[Data records]
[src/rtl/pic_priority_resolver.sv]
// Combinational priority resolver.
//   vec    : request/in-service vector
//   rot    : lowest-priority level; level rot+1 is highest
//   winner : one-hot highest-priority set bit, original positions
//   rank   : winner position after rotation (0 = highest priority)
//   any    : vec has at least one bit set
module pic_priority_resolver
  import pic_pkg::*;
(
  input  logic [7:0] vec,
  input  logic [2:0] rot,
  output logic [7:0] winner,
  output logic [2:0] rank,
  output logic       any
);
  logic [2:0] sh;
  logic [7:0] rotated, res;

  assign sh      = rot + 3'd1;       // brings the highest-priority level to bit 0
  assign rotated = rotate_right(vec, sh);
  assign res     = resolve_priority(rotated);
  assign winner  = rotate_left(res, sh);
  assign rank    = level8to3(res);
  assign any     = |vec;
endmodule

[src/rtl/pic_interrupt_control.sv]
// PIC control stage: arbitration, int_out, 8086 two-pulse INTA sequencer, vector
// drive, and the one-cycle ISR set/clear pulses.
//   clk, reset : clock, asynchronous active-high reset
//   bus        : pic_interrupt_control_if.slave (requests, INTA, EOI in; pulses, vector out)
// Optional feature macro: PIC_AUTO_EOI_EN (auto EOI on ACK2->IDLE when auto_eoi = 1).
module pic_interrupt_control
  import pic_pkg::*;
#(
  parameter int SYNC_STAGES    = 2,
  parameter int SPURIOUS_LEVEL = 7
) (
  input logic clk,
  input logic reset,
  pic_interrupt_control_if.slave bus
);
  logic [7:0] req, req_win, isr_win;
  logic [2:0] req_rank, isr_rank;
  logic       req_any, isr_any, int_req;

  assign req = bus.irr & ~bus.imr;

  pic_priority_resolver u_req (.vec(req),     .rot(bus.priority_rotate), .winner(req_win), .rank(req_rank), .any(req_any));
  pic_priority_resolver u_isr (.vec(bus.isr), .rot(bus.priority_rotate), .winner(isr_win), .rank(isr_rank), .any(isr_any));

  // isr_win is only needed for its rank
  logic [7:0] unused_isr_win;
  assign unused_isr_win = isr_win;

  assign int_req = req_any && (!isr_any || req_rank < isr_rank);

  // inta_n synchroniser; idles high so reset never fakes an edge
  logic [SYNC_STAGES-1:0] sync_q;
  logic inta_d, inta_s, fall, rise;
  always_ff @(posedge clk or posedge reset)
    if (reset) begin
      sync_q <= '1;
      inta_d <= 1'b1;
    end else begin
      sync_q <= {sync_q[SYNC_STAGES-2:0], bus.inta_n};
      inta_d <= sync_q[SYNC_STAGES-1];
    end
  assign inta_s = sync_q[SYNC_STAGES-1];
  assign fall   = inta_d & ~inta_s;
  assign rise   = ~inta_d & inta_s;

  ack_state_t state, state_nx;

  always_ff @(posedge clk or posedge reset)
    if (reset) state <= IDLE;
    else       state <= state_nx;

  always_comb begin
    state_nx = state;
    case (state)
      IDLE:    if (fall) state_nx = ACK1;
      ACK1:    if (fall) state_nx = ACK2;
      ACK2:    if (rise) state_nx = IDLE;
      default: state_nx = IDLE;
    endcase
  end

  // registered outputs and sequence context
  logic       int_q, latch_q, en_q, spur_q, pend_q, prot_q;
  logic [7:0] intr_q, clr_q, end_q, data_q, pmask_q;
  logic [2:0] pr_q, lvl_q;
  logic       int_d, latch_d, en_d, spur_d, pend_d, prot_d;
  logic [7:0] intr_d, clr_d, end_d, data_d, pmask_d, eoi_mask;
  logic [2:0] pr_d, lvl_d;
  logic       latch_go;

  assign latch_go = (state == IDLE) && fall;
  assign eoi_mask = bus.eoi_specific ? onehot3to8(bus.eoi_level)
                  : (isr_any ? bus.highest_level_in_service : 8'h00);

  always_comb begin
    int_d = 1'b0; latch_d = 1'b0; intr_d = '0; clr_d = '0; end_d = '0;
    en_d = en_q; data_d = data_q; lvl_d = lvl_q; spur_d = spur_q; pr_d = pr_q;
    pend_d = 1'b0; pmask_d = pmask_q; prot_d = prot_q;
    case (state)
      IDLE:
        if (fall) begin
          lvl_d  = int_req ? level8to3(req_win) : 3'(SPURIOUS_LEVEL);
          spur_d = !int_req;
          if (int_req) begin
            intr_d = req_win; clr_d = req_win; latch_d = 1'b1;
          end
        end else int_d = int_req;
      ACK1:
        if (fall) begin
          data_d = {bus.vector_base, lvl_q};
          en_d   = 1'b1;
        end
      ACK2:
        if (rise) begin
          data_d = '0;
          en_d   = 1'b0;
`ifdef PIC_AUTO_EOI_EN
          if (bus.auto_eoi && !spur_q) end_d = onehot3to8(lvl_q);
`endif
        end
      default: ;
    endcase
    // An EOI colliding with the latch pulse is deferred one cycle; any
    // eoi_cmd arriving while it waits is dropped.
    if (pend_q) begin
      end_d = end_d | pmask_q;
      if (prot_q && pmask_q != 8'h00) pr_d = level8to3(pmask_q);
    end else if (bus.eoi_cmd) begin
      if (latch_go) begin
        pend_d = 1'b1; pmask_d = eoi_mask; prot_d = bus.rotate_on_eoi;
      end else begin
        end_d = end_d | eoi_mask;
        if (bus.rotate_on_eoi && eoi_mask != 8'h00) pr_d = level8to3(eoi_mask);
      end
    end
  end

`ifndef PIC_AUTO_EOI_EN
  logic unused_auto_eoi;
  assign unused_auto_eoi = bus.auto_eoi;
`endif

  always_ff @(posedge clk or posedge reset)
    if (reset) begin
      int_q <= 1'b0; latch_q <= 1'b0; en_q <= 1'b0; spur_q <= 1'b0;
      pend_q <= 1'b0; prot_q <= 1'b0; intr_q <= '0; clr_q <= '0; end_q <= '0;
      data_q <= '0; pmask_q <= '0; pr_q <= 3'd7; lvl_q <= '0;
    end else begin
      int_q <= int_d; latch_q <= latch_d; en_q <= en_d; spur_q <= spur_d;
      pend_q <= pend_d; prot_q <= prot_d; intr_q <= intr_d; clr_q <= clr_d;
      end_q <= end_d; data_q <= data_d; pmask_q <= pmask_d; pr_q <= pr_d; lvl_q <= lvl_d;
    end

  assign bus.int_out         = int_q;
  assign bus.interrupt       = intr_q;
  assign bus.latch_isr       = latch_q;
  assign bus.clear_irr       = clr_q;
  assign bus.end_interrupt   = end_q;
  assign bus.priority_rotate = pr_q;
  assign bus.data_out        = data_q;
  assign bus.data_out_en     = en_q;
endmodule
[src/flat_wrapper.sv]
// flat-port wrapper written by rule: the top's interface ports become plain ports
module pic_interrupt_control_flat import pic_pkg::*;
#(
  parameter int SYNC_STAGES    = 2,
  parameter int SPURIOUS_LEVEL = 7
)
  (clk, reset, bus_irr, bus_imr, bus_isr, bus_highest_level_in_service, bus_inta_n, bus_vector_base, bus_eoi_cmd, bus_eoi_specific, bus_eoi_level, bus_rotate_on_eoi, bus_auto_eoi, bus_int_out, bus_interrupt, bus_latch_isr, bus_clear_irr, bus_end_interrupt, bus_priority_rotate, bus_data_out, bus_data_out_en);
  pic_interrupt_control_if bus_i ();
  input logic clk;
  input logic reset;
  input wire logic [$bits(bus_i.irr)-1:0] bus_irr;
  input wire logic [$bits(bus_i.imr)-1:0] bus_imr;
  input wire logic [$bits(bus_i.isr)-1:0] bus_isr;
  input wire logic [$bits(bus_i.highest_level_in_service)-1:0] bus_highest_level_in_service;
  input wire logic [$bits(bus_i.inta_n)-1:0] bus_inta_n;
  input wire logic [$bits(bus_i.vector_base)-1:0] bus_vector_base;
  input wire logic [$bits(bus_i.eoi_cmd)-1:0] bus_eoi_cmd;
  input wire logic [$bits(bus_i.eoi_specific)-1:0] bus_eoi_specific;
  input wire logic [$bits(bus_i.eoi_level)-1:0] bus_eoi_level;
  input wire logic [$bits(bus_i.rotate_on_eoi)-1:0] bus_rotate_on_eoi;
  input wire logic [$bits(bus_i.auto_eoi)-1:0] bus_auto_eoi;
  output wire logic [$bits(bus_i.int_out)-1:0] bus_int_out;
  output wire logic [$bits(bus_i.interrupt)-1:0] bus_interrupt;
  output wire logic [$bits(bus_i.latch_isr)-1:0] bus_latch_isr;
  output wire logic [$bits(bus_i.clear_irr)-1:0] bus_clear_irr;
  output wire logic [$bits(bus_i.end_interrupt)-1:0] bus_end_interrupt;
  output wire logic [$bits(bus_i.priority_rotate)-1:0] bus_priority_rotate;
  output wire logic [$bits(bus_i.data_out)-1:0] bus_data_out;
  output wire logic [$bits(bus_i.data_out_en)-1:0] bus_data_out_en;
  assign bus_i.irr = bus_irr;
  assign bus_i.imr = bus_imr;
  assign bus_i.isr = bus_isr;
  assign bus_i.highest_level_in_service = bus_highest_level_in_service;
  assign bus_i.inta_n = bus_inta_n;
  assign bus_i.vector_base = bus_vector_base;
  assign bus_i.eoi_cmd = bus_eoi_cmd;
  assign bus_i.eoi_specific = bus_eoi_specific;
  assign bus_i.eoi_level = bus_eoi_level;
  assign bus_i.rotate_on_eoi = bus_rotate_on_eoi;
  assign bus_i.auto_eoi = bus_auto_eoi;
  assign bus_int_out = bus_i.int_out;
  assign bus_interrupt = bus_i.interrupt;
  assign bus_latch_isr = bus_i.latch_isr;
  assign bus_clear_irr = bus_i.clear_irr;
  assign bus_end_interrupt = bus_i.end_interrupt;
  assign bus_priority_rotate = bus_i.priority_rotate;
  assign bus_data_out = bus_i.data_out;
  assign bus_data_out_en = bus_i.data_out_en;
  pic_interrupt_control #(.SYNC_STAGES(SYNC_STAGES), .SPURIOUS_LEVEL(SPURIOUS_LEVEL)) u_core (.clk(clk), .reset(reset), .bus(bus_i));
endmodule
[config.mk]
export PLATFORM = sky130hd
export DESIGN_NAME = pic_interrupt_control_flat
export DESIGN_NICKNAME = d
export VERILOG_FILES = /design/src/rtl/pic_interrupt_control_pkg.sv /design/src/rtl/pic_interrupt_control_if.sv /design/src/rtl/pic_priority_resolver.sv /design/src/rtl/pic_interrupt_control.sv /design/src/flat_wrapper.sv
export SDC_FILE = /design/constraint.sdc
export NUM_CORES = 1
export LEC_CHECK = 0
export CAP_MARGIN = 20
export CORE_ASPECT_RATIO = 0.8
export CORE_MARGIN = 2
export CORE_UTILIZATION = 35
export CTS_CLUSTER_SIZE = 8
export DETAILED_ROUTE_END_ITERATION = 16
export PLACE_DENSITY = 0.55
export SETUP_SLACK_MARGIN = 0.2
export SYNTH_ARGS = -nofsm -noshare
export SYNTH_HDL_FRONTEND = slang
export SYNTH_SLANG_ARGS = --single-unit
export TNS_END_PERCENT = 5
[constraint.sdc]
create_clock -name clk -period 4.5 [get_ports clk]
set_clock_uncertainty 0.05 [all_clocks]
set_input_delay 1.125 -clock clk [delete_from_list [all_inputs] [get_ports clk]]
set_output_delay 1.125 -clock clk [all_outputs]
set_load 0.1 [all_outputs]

---

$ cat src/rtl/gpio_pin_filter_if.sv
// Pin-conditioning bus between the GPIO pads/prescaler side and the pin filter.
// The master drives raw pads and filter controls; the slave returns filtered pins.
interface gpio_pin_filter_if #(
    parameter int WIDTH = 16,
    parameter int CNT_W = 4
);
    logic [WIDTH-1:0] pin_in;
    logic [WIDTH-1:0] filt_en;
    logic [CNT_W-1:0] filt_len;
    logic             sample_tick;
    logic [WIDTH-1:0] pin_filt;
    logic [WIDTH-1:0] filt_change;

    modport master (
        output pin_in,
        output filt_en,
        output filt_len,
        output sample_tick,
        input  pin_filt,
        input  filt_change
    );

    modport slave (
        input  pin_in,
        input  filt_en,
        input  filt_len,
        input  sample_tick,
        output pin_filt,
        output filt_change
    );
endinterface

» **Problem to solve**: Every line holding the string "WIDTH" should be copied here, so please find those lines in the data.

» **Exercise output**:
    parameter int WIDTH = 16,
    logic [WIDTH-1:0] pin_in;
    logic [WIDTH-1:0] filt_en;
    logic [WIDTH-1:0] pin_filt;
    logic [WIDTH-1:0] filt_change;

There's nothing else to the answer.